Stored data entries
───

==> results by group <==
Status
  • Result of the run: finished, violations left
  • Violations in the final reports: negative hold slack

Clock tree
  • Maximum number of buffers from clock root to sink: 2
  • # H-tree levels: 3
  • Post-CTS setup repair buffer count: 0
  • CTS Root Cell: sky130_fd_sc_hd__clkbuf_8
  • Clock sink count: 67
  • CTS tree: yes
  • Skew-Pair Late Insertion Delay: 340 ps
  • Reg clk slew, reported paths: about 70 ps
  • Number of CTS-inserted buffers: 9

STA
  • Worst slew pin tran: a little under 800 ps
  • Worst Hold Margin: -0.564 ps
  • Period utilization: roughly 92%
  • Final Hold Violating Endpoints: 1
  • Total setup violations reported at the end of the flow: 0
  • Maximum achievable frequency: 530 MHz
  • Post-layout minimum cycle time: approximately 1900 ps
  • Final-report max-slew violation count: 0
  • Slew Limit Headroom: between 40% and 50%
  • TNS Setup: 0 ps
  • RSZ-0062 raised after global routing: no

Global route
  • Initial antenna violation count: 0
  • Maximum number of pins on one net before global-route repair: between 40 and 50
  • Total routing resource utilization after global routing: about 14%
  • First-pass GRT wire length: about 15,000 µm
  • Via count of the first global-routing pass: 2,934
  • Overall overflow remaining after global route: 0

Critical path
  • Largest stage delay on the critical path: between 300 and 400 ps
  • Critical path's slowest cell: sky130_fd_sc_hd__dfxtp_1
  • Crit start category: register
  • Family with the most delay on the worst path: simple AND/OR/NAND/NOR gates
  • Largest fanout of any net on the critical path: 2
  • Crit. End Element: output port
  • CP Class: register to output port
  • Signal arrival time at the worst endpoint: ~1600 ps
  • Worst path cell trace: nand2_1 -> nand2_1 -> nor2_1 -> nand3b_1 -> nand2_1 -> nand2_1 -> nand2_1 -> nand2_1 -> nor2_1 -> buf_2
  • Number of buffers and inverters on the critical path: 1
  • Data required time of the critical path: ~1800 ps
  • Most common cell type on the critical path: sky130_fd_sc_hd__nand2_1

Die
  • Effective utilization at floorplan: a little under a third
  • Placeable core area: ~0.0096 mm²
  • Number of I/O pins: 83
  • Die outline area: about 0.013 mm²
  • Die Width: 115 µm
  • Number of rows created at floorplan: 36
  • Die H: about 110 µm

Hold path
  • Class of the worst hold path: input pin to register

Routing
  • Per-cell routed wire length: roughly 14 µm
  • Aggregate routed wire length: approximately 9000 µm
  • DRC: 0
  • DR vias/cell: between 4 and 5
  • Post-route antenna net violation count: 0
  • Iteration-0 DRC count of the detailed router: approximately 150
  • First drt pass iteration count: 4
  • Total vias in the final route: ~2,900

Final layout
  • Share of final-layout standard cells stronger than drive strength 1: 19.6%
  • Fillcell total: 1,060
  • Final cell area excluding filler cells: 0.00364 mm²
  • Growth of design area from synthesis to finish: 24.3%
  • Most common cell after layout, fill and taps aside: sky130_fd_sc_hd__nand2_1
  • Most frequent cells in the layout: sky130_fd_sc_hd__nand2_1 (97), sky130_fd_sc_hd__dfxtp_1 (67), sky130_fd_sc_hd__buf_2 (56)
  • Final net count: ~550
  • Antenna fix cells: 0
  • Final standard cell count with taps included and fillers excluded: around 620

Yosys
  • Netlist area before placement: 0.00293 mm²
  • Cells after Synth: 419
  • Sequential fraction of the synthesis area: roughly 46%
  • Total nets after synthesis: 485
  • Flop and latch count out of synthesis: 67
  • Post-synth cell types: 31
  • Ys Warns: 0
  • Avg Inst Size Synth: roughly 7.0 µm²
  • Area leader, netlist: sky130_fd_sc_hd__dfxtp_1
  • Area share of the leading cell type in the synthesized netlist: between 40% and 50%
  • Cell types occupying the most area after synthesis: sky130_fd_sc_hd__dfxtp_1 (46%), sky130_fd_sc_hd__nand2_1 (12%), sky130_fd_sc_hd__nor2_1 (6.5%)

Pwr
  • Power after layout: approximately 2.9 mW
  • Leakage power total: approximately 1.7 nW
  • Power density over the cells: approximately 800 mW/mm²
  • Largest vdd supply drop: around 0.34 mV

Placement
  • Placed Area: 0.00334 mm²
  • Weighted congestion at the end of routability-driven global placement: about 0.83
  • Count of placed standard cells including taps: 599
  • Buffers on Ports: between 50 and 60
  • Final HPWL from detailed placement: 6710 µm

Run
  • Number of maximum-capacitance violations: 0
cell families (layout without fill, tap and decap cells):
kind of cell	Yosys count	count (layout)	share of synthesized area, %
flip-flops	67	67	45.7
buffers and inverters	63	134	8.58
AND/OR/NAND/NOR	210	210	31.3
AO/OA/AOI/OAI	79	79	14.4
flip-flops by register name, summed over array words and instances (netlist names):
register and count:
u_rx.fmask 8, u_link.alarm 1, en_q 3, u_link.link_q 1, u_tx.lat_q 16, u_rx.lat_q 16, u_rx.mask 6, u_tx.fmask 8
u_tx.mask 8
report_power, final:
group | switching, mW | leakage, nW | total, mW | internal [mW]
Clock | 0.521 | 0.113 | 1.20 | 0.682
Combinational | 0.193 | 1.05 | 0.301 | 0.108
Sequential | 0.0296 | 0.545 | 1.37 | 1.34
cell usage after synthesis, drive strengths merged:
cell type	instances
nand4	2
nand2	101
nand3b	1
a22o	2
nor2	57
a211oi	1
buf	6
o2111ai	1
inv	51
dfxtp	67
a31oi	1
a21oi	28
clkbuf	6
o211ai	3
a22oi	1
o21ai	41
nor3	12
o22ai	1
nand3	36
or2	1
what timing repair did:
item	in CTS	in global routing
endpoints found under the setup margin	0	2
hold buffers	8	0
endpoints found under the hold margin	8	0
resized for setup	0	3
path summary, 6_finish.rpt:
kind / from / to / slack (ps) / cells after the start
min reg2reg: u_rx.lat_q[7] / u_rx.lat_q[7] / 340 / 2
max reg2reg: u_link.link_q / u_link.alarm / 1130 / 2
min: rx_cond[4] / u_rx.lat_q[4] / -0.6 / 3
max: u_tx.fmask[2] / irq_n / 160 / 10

───

# [Work instructions]
The expected answer is an exact copy of the lines beginning at the one with "what timing repair" and running to the end of the entries above.

# [Solution to this task]
what timing repair did:
item	in CTS	in global routing
endpoints found under the setup margin	0	2
hold buffers	8	0
endpoints found under the hold margin	8	0
resized for setup	0	3
path summary, 6_finish.rpt:
kind / from / to / slack (ps) / cells after the start
min reg2reg: u_rx.lat_q[7] / u_rx.lat_q[7] / 340 / 2
max reg2reg: u_link.link_q / u_link.alarm / 1130 / 2
min: rx_cond[4] / u_rx.lat_q[4] / -0.6 / 3
max: u_tx.fmask[2] / irq_n / 160 / 10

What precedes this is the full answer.